Figure 3. There are required levels of integration that must exist between enterprise and service-provider management systems to effectively address the crucial third-user requirement-the ability to deliver superior customer service.

In addition to illustrating the service chain linkage, Figure 3 also highlights the required levels of integration that must exist between enterprise and service-provider management systems in order to effectively address the crucial third user requirement-the ability to deliver superior customer service. This model forms the basis for unified service management.

In contrast to what has been the traditional enterprise management system integration scope (i.e., only at the graphical interface level), this linkage requires the ability to share an appropriate subset of service, customer, and network asset information between provider and enterprise management systems. That is necessary to ensure the enterprise and provider teams share the right level of service information necessary to deliver the mutually agreed-upon level of service quality.
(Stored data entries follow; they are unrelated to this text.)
**src/verilog/ipv_params.svh**
```systemverilog
`ifndef IPV_PARAMS_SVH
`define IPV_PARAMS_SVH

// register byte offsets on the slave port
`define IPV_OFS_PRIO_A     8'h00
`define IPV_OFS_PRIO_B     8'h04
`define IPV_OFS_WDT_VEC    8'h08
`define IPV_OFS_VEC_BASE   8'h0C
`define IPV_OFS_STATUS     8'h10

// reset values
`define IPV_RST_PRIO_A     16'h0000
`define IPV_RST_PRIO_B     16'h0000
`define IPV_RST_WDT_VEC    16'h0000
`define IPV_RST_VEC_BASE   32'h0000_0000

// writable bits; the rest are reserved and read zero
`define IPV_WMASK_PRIO_A   16'hFFF0
`define IPV_WMASK_PRIO_B   16'hFF00
`define IPV_WMASK_WDT_VEC  16'h7F7F
`define IPV_WMASK_VEC_BASE 32'hFFFF_FFFF

// field positions (lsb) and widths
`define IPV_LVL_W          4
`define IPV_VEC_W          7
`define IPV_DIV_LSB        12
`define IPV_DMA_LSB        8
`define IPV_WDT_LSB        4
`define IPV_SER_LSB        12
`define IPV_FRT_LSB        8
`define IPV_ITV_LSB        8
`define IPV_RMV_LSB        0

// status register fields
`define IPV_ST_SRC_LSB     0
`define IPV_ST_LVL_LSB     8
`define IPV_ST_PEND_BIT    15

// source indexes, index 0 wins ties
`define IPV_SRC_DIV        0
`define IPV_SRC_DMA0       1
`define IPV_SRC_DMA1       2
`define IPV_SRC_ITI        3
`define IPV_SRC_CMI        4
`define IPV_SRC_SER        5
`define IPV_SRC_FRT        6
`define IPV_N_SRC          7

`endif

```
**src/verilog/ipv_pkg.sv**
```systemverilog
package ipv_pkg;
  // bus handshake states, one-hot
  typedef enum logic [1:0] {
    ST_IDLE = 2'b01,
    ST_ACK  = 2'b10
  } ipv_bus_state_t;

  // priority level and vector number
  typedef logic [3:0] ipv_level_t;
  typedef logic [6:0] ipv_vector_t;
endpackage

```
**src/verilog/ipv_irq_priority_vector_regs.sv**
```systemverilog
`timescale 1ns/1ps
`include "ipv_params.svh"

// Contract
// - priority A: 16 bits, zero reset, standby holds
// - power-on and manual reset both clear
// - A[15:12] is divider interrupt level
// - A[11:8] shared level for both DMA
// - DMA channel 0 beats channel 1
// - A[7:4] shared watchdog and refresh level
// - watchdog interval beats refresh match
// - reserved bits read zero, write zero
// - priority B: 16 bits, zero reset, holds
// - B[15:12] is serial interrupt level
// - B[11:8] is free-running timer level
// - levels unsigned, zero lowest, fifteen highest
// - shared field gives identical level
// - vector register: 16 bits, zero reset, holds
// - V[14:8] is interval vector number
// - V[6:0] is refresh match vector
// - table address is base plus four times vector
module ipv_irq_priority_vector_regs
  import ipv_pkg::*;
#(
  parameter int AW = 8,
  parameter int DW = 32
) (
  input  wire logic          CLK,
  input  wire logic          RESET_N,
  input  wire logic          MANUAL_RESET_N,
  // avalon-mm slave
  input  wire logic [AW-1:0] AVS_ADDRESS,
  input  wire logic          AVS_READ,
  input  wire logic          AVS_WRITE,
  input  wire logic [DW-1:0] AVS_WRITEDATA,
  input  wire logic [3:0]    AVS_BYTEENABLE,
  output logic      [DW-1:0] AVS_READDATA,
  output logic               AVS_WAITREQUEST,
  // pending peripheral requests
  input  wire logic          DIVIDER_IRQ,
  input  wire logic          DMA0_IRQ,
  input  wire logic          DMA1_IRQ,
  input  wire logic          INTERVAL_IRQ,
  input  wire logic          REFRESH_MATCH_IRQ,
  input  wire logic          SERIAL_IRQ,
  input  wire logic          FREERUN_TIMER_IRQ,
  // field outputs towards arbitration and core
  output ipv_level_t         DIVIDER_IRQ_LEVEL,
  output ipv_level_t         DMA_IRQ_LEVEL,
  output ipv_level_t         WATCHDOG_IRQ_LEVEL,
  output ipv_level_t         SERIAL_IRQ_LEVEL,
  output ipv_level_t         FREERUN_TIMER_IRQ_LEVEL,
  output ipv_vector_t        INTERVAL_IRQ_VECTOR,
  output ipv_vector_t        REFRESH_MATCH_IRQ_VECTOR,
  // arbitration result, registered
  output logic               IRQ_REQUEST,
  output ipv_level_t         IRQ_LEVEL,
  output logic [6:0]         IRQ_SOURCE,
  output logic               IRQ_VECTOR_VALID,
  output logic [31:0]        IRQ_VECTOR_ADDR
);

  localparam int NS = `IPV_N_SRC;   // number of sources
  localparam int LW = `IPV_LVL_W;   // level width

  // combined reset
  logic           rst_n;
  // bus handshake
  ipv_bus_state_t state;            // handshake phase
  ipv_bus_state_t next_state;       // phase after this edge
  logic           req;              // master is asking
  logic           wr_go;            // write takes effect now
  // address decode
  logic           hit_a;
  logic           hit_b;
  logic           hit_v;
  logic           hit_base;
  logic           hit_stat;
  // lane enables
  logic [15:0]    ben16;            // 16-bit registers
  logic [31:0]    ben32;            // vector base
  // register contents
  logic [15:0]    prio_a;           // priority_levels_a
  logic [15:0]    prio_b;           // priority_levels_b
  logic [15:0]    wdt_vec;          // watchdog_refresh_vectors
  logic [31:0]    vec_base;         // vector_base_register
  // read path
  logic [31:0]    rd_mux;
  logic [15:0]    status;
  // arbitration
  logic [NS*LW-1:0] lvl_vec;
  logic [NS-1:0]    req_vec;
  logic [NS-1:0]    grant;
  ipv_level_t       win_lvl;
  logic             win_any;
  ipv_vector_t      win_vec;
  logic             win_has_vec;

  // either reset source clears the whole block
  assign rst_n = RESET_N & MANUAL_RESET_N;

  // ---------------------------------------------------------------
  // bus slave
  // ---------------------------------------------------------------

  // read and write never high together, per the bus rules
  assign req = AVS_READ | AVS_WRITE;

  // full byte address compare; misaligned hits nothing
  assign hit_a    = (AVS_ADDRESS == `IPV_OFS_PRIO_A);
  assign hit_b    = (AVS_ADDRESS == `IPV_OFS_PRIO_B);
  assign hit_v    = (AVS_ADDRESS == `IPV_OFS_WDT_VEC);
  assign hit_base = (AVS_ADDRESS == `IPV_OFS_VEC_BASE);
  assign hit_stat = (AVS_ADDRESS == `IPV_OFS_STATUS);

  // byte enables widened to bit enables
  assign ben16 = {{8{AVS_BYTEENABLE[1]}}, {8{AVS_BYTEENABLE[0]}}};
  assign ben32 = {{8{AVS_BYTEENABLE[3]}}, {8{AVS_BYTEENABLE[2]}},
                  {8{AVS_BYTEENABLE[1]}}, {8{AVS_BYTEENABLE[0]}}};

  // write lands on the edge that sees waitrequest low
  assign wr_go = (state == ST_ACK) && AVS_WRITE;

  // next handshake phase
  always_comb begin
    case (state)
      ST_IDLE: begin
        // one wait cycle: keeps read data a clean flop output
        next_state = req ? ST_ACK : ST_IDLE;
      end
      ST_ACK: begin
        // master releases after this edge
        next_state = ST_IDLE;
      end
      default: begin
        next_state = ST_IDLE;
      end
    endcase
  end

  // handshake state
  always_ff @(posedge CLK) begin
    if (!rst_n) begin
      state <= ST_IDLE;
    end else begin
      state <= next_state;
    end
  end

  // waitrequest high except in the answer cycle
  always_ff @(posedge CLK) begin
    if (!rst_n) begin
      AVS_WAITREQUEST <= 1'b1;
    end else begin
      AVS_WAITREQUEST <= (next_state != ST_ACK);
    end
  end

  // read mux; narrow registers sit in the low half
  always_comb begin
    case (1'b1)
      hit_a:    rd_mux = {16'h0000, prio_a};
      hit_b:    rd_mux = {16'h0000, prio_b};
      hit_v:    rd_mux = {16'h0000, wdt_vec};
      hit_base: rd_mux = vec_base;
      hit_stat: rd_mux = {16'h0000, status};
      // unmapped address reads zero
      default:  rd_mux = 32'h0000_0000;
    endcase
  end

  // read data captured as the answer cycle begins
  always_ff @(posedge CLK) begin
    if (!rst_n) begin
      AVS_READDATA <= 32'h0000_0000;
    end else if (state == ST_IDLE && AVS_READ) begin
      AVS_READDATA <= rd_mux;
    end else if (state == ST_ACK) begin
      // cleared so stale data never lingers
      AVS_READDATA <= 32'h0000_0000;
    end
  end

  // ---------------------------------------------------------------
  // registers
  // ---------------------------------------------------------------

  // priority_levels_a: reserved low nibble never stored
  ipv_reg #(
    .W    (16),
    .WMSK (`IPV_WMASK_PRIO_A),
    .RST  (`IPV_RST_PRIO_A)
  ) u_prio_a (
    .clk     (CLK),
    .rst_n   (rst_n),
    .wr_en   (wr_go && hit_a),
    .bit_en  (ben16),
    .wr_data (AVS_WRITEDATA[15:0]),
    .q       (prio_a)
  );

  // priority_levels_b: low byte reserved
  ipv_reg #(
    .W    (16),
    .WMSK (`IPV_WMASK_PRIO_B),
    .RST  (`IPV_RST_PRIO_B)
  ) u_prio_b (
    .clk     (CLK),
    .rst_n   (rst_n),
    .wr_en   (wr_go && hit_b),
    .bit_en  (ben16),
    .wr_data (AVS_WRITEDATA[15:0]),
    .q       (prio_b)
  );

  // watchdog_refresh_vectors: bits 15 and 7 reserved
  ipv_reg #(
    .W    (16),
    .WMSK (`IPV_WMASK_WDT_VEC),
    .RST  (`IPV_RST_WDT_VEC)
  ) u_wdt_vec (
    .clk     (CLK),
    .rst_n   (rst_n),
    .wr_en   (wr_go && hit_v),
    .bit_en  (ben16),
    .wr_data (AVS_WRITEDATA[15:0]),
    .q       (wdt_vec)
  );

  // vector_base_register, full word
  ipv_reg #(
    .W    (32),
    .WMSK (`IPV_WMASK_VEC_BASE),
    .RST  (`IPV_RST_VEC_BASE)
  ) u_vec_base (
    .clk     (CLK),
    .rst_n   (rst_n),
    .wr_en   (wr_go && hit_base),
    .bit_en  (ben32),
    .wr_data (AVS_WRITEDATA),
    .q       (vec_base)
  );

  // ---------------------------------------------------------------
  // field outputs, straight from the register flops
  // ---------------------------------------------------------------

  assign DIVIDER_IRQ_LEVEL  = prio_a[`IPV_DIV_LSB +: LW];
  assign DMA_IRQ_LEVEL      = prio_a[`IPV_DMA_LSB +: LW];
  assign WATCHDOG_IRQ_LEVEL = prio_a[`IPV_WDT_LSB +: LW];
  assign SERIAL_IRQ_LEVEL   = prio_b[`IPV_SER_LSB +: LW];
  assign FREERUN_TIMER_IRQ_LEVEL =
    prio_b[`IPV_FRT_LSB +: LW];
  assign INTERVAL_IRQ_VECTOR =
    wdt_vec[`IPV_ITV_LSB +: `IPV_VEC_W];
  assign REFRESH_MATCH_IRQ_VECTOR =
    wdt_vec[`IPV_RMV_LSB +: `IPV_VEC_W];

  // ---------------------------------------------------------------
  // arbitration among peripheral requests
  // ---------------------------------------------------------------

  // shared fields feed both of their sources alike
  always_comb begin
    lvl_vec = '0;
    lvl_vec[`IPV_SRC_DIV*LW  +: LW] = DIVIDER_IRQ_LEVEL;
    lvl_vec[`IPV_SRC_DMA0*LW +: LW] = DMA_IRQ_LEVEL;
    lvl_vec[`IPV_SRC_DMA1*LW +: LW] = DMA_IRQ_LEVEL;
    lvl_vec[`IPV_SRC_ITI*LW  +: LW] = WATCHDOG_IRQ_LEVEL;
    lvl_vec[`IPV_SRC_CMI*LW  +: LW] = WATCHDOG_IRQ_LEVEL;
    lvl_vec[`IPV_SRC_SER*LW  +: LW] = SERIAL_IRQ_LEVEL;
    lvl_vec[`IPV_SRC_FRT*LW  +: LW] = FREERUN_TIMER_IRQ_LEVEL;
  end

  // index order sets the tie break among equal levels
  always_comb begin
    req_vec = '0;
    req_vec[`IPV_SRC_DIV]  = DIVIDER_IRQ;
    req_vec[`IPV_SRC_DMA0] = DMA0_IRQ;
    req_vec[`IPV_SRC_DMA1] = DMA1_IRQ;
    req_vec[`IPV_SRC_ITI]  = INTERVAL_IRQ;
    req_vec[`IPV_SRC_CMI]  = REFRESH_MATCH_IRQ;
    req_vec[`IPV_SRC_SER]  = SERIAL_IRQ;
    req_vec[`IPV_SRC_FRT]  = FREERUN_TIMER_IRQ;
  end

  // unsigned compare, zero lowest, fifteen highest
  ipv_arbiter #(
    .N  (NS),
    .LW (LW)
  ) u_arb (
    .levels (lvl_vec),
    .req    (req_vec),
    .grant  (grant),
    .level  (win_lvl),
    .any    (win_any)
  );

  // only the two sources of this block carry a vector here
  always_comb begin
    win_has_vec = 1'b0;
    win_vec     = '0;
    if (grant[`IPV_SRC_ITI]) begin
      win_has_vec = 1'b1;
      win_vec     = INTERVAL_IRQ_VECTOR;
    end else if (grant[`IPV_SRC_CMI]) begin
      win_has_vec = 1'b1;
      win_vec     = REFRESH_MATCH_IRQ_VECTOR;
    end
  end

  // winner registered; one cycle behind the request lines
  always_ff @(posedge CLK) begin
    if (!rst_n) begin
      IRQ_REQUEST <= 1'b0;
      IRQ_LEVEL   <= '0;
      IRQ_SOURCE  <= '0;
    end else begin
      IRQ_REQUEST <= win_any;
      IRQ_LEVEL   <= win_lvl;
      IRQ_SOURCE  <= grant;
    end
  end

  // table entry address for the winning vector
  always_ff @(posedge CLK) begin
    if (!rst_n) begin
      IRQ_VECTOR_VALID <= 1'b0;
      IRQ_VECTOR_ADDR  <= 32'h0000_0000;
    end else if (win_has_vec) begin
      IRQ_VECTOR_VALID <= 1'b1;
      IRQ_VECTOR_ADDR  <= vec_base + {23'h000000, win_vec, 2'b00};
    end else begin
      // other sources take their vector elsewhere
      IRQ_VECTOR_VALID <= 1'b0;
      IRQ_VECTOR_ADDR  <= 32'h0000_0000;
    end
  end

  // status word shows the registered winner
  always_comb begin
    status = 16'h0000;
    status[`IPV_ST_SRC_LSB +: 7] = IRQ_SOURCE;
    status[`IPV_ST_LVL_LSB +: LW] = IRQ_LEVEL;
    status[`IPV_ST_PEND_BIT] = IRQ_REQUEST;
  end

endmodule

```
**src/verilog/ipv_reg.sv**
```systemverilog
`timescale 1ns/1ps
// one software register; only writable bits ever hold a one
module ipv_reg
  import ipv_pkg::*;
#(
  parameter int           W    = 16,
  parameter logic [W-1:0] WMSK = '1,
  parameter logic [W-1:0] RST  = '0
) (
  input  wire logic         clk,
  input  wire logic         rst_n,
  input  wire logic         wr_en,
  input  wire logic [W-1:0] bit_en,
  input  wire logic [W-1:0] wr_data,
  output logic      [W-1:0] q
);

  logic [W-1:0] wbits; // lanes that this write may touch

  // reserved bits never open to a write
  assign wbits = bit_en & WMSK;

  // sync reset; no standby input, so contents hold through it
  always_ff @(posedge clk) begin
    if (!rst_n) begin
      q <= RST;
    end else if (wr_en) begin
      q <= (q & ~wbits) | (wr_data & wbits);
    end
  end

endmodule

```
**src/verilog/ipv_arbiter.sv**
```systemverilog
`timescale 1ns/1ps
// highest level wins; equal levels go to the lowest index
module ipv_arbiter
  import ipv_pkg::*;
#(
  parameter int N  = 7,
  parameter int LW = 4
) (
  input  wire logic [N*LW-1:0] levels,
  input  wire logic [N-1:0]    req,
  output logic      [N-1:0]    grant,
  output logic      [LW-1:0]   level,
  output logic                 any
);

  // walk sources in default order; strict compare keeps the tie
  always_comb begin
    logic [LW-1:0] best;
    logic [N-1:0]  pick;
    logic          hit;
    best = '0;
    pick = '0;
    hit  = 1'b0;
    for (int i = 0; i < N; i++) begin
      // level zero can never be taken
      if (req[i] && (levels[i*LW +: LW] > best)) begin
        best = levels[i*LW +: LW];
        pick = '0;
        pick[i] = 1'b1;
        hit = 1'b1;
      end
    end
    grant = pick;
    level = best;
    any   = hit;
  end

endmodule

```
**config.mk**
```make
export PLATFORM = sky130hd
export DESIGN_NAME = ipv_irq_priority_vector_regs
export DESIGN_NICKNAME = d
export VERILOG_FILES = /design/src/verilog/ipv_pkg.sv /design/src/verilog/ipv_irq_priority_vector_regs.sv /design/src/verilog/ipv_reg.sv /design/src/verilog/ipv_arbiter.sv
export VERILOG_INCLUDE_DIRS = /design/src /design/src/verilog
export SDC_FILE = /design/constraint.sdc
export NUM_CORES = 1
export LEC_CHECK = 0
export ABC_AREA = 1
export CAP_MARGIN = 20
export CORE_ASPECT_RATIO = 0.8
export CORE_UTILIZATION = 40
export CTS_CLUSTER_SIZE = 14
export DETAILED_ROUTE_END_ITERATION = 16
export DONT_BUFFER_PORTS = 1
export GPL_TIMING_DRIVEN = 0
export PLACE_DENSITY = 0.6
export RECOVER_POWER = 100
export REMOVE_ABC_BUFFERS = 1
export SKIP_CTS_REPAIR_TIMING = 1
export SYNTH_ARGS = -nofsm -noshare
export SYNTH_HDL_FRONTEND = slang
export SYNTH_SLANG_ARGS = --single-unit
```
**constraint.sdc**
```tcl
create_clock -name CLK -period 11.9 [get_ports CLK]
set_input_delay 2.38 -clock CLK [delete_from_list [all_inputs] [get_ports CLK]]
set_output_delay 2.38 -clock CLK [all_outputs]
set_load 0.03 [all_outputs]
```
==> results by group, run 1 <==
Run status
  – Status: finished, violations left
  – Violated checks: capacitance limit, slew limit

Floorplanning
  – Die area: 18300 µm²
  – Horizontal extent of the die: 151 µm
  – Initial Utilization: 41.0%
  – Die height: 121 µm
  – Num ports: 168
  – Placeable core region: 17300 µm²
  – Floorplan row count: 43

Critical path
  – Cell family with most CP delay: simple AND/OR/NAND/NOR gates
  – Crit path largest cell delay: 340 ps
  – Worst Path Arrival: 11510 ps
  – Dominant cell type by count on the critical path: nand2_1
  – Number of cells on the critical path: 71
  – Critical Path Slowest Stage Cell: ha_1
  – Critical path required time: 12250 ps
  – Endpoint kind of the worst setup timing path: register
  – Crit Path Max Fanout: 11
  – Type of the worst setup path: in -> reg
  – Buf+Inv Stages, Crit Path: 7
  – Startpoint kind of the worst setup timing path: input port
  – Number of cell instances on the worst register-to-register path: 73

Synth
  – Predominant post-synthesis flop cell: dfxtp_1
  – Cells after synthesis: 938
  – Post-synth EDFFs: 0
  – Area fraction in compound gates after synthesis: 19.5%
  – Sequential area share after synthesis: 40.9%
  – Avg Cell Area, Syn: 7.57 µm²
  – Number of distinct library cell variants in the gate-level netlist after synthesis: 44
  – Count of state elements after synthesis: 145
  – Synth warnings: 0
  – Fraction of registers with async set/reset: 0%
  – Syn Std Cell Area: 7100 µm²
  – Xor/xnor share of the synthesized area: 0.864%
  – Share of synthesized cell area in full adder, half adder and majority cells: 5.04%
  – Post-Synth Simple-Gate Area: 24.7%
  – Largest family of logic cells by synthesized area: simple AND/OR/NAND/NOR gates
  – Post-synthesis mux area share: 0%

Placed design
  – Port buffer count: 0
  – Instance count after placement with tap cells included: 1136
  – Placement-stage cell area: 7350 µm²
  – Weighted congestion at the end of routability-driven global placement: 0.884
  – HPWL after DPL: 15.8 mm

Timing
  – Pins Over Slew Limit: 15
  – Achievable clock frequency: 89.5 MHz
  – Final hold viol count: 0
  – Setup Skew: 9.23 ps
  – Fin crit period: 11170 ps
  – Max-slew headroom: -24.0%
  – Aggregate negative setup slack: 0 ps
  – Tightest Pin Transition: 1850 ps
  – Setup Viol. Count Final: 0
  – Share of the cycle needed by the critical path after routing: 93.9%

Global routing
  – Maximum number of pins on one net before global-route repair: 60
  – Number of global-route vias before repair: 5606
  – First-pass GRT wire length: 31.8 mm
  – Total global routing overflow: 0
  – Global router's overall resource usage: 23.3%
  – Initial antenna violation count: 0

Drt
  – Number of iterations in the first detailed-routing pass: 5
  – Routed length per instance: 17.9 µm
  – Detailed router's first-iteration violation count: 454
  – Vias per Instance: 5.33
  – Count of unresolved DRC violations after routing: 0
  – Total via count after detailed routing: 6343
  – Antenna viol nets, final: 0
  – Final routed wirelength across all metal layers: 21.3 mm

Finish
  – Number of standard cells in the layout, taps in and fillers out: 1189
  – Area added between synthesis and finish: 16.1%
  – Commonest cells after routing, fill and taps aside: 145 x dfxtp_1, 131 x nand2_1, 120 x inv_1
  – Commonest non-fill, non-tap cell in the layout: dfxtp_1
  – Diodes inserted: 0
  – Fraction of final layout cells with drive strength greater than 1: 15.1%
  – Non-Filler Cell Area, Final: 8240 µm²
  – Net count, final: 1035

Clock tree
  – Clock latency at the later pin of the worst-skew pair: 420 ps
  – Buffer levels on the longest clock path: 2
  – CTS tree: yes
  – Clock buffers created by TritonCTS: 17
  – Clock tree sinks: 145
  – CTS Root Cell: clkbuf_16
  – H-tree Lvls: 4
  – Clock input transition at the sequential cells of the worst setup and hold paths: 60 ps

Run
  – Max-cap violation count: 1

Power
  – Power density relative to cell area: 125 nW/µm²
  – Leakage dissipation: 3.06 nW
  – Peak ir drop on the vdd network: 0.107 mV

Worst hold path
  – Cell depth of the worst hold path: 2
  – Class of the tightest hold or removal check: reg -> reg
[synth_stat cells, types with 2 or more instances]
library cell    n  share of area (%)
dfxtp_1       145                 41
nand2_1       141                7.5
inv_1         123                6.5
nor2_1        111                5.9
a21oi_1        73                5.1
nand3_1        51                3.6
a211oi_1       42                4.4
o21ai_0        40                2.8
clkbuf_1       31                1.6
ha_1           27                4.8
nor3_1         25                1.8
o211ai_1       10                1.1
a21oi_2         9                1.1
a32oi_1         8               0.99
nor3_2          8                1.1
nor2_2          7               0.62
o21ai_1         7               0.49
or2_2           7               0.62
nand2_2         6               0.53
nand4_1         6               0.53
buf_6           5               0.79
nand3_2         5               0.70
xor2_1          5               0.62
a221o_1         4               0.56
a22oi_1         4               0.42
o21bai_1        4               0.42
o221ai_1        4               0.49
a31oi_1         3               0.26
and2_1          3               0.26
nand2_4         3               0.48
o22ai_1         3               0.26
a21oi_4         2               0.46
inv_2           2               0.11
nand3_4         2               0.49
nor4_1          2               0.18
xnor2_1         2               0.25
[power by group]
| group | leakage (nW) | switching, W | internal (W) |
|---|---|---|---|
| clock | 0.273 | 0.000218 | 0.000295 |
| sequential | 1.17 | 0.000000733 | 0.000486 |
| combinational | 1.62 | 0.0000245 | 0.00000748 |
| total | 3.06 | 0.000243 | 0.000788 |
[through the flow]
stage | util [%] | setup slack (ps) | power (W) | hold WS, ps
2_1_floorplan | - | 828 | 0.000513 | 431
3_3_place_gp | 41.6 | -678 | 0.000524 | 458
3_5_place_dp | 42.4 | -744 | 0.000527 | 461
4_1_cts | 45.7 | -320 | 0.00104 | 471
5_1_grt | 47.6 | -59.4 | 0.00106 | 482
6_report | 47.6 | 731 | 0.00103 | 468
These objects include service definitions, service quality objectives, customer-specific data, and detailed asset data, including product type, location, and related support. This level of data sharing needs to be defined with the objective of making both the enterprise and provider support staff more efficient and more productive, particularly in their interaction with one another. When a common language and set of definitions are used, it significantly enhances the ability of all parties to communicate far more effectively and increases the probability of shared success.

Given this set of requirements, the scope of related management functionality will likely become broader as enterprise users and providers transition from managing discrete network entities to managing both simple and complex business flows. Research shows that users' expectations are high regarding the ways in which they need to manage e-services in the future. The importance ratings assigned to 12 different categories of management functionality by more than one thousand enterprise network, system, application, and service-provider infrastructure managers are shown in the Table on page 124. Respondents were selected at random across the Internet from a global technical support professional population in both provider and enterprise environments.

Another key user requirement was giving products the ability to both coexist and derive the most value from the physical and logical infrastructure already in place. This requirement applies to either enterprise or provider networks. Addressing the first portion of the requirement-simple coexistence-is the easy part. Most vendors claim (and to some extent support) the industry standards that facilitate at least some level of interface and data exchange. Simple support of standards, while necessary, is generally not sufficient to ensure an optimum return from both existing and new information technology.

The more complex and challenging portion is how to both support and derive added value from the existing management systems and data already in place. Much of the added value will increasingly determine a product family's ability to support access to the data maintained by existing management systems. The next step is to either create new value-added management functionality based upon that data, or synthesize the data into a set of service quality and delivery information that can effectively provide meaningful decision support for both technical and business professionals.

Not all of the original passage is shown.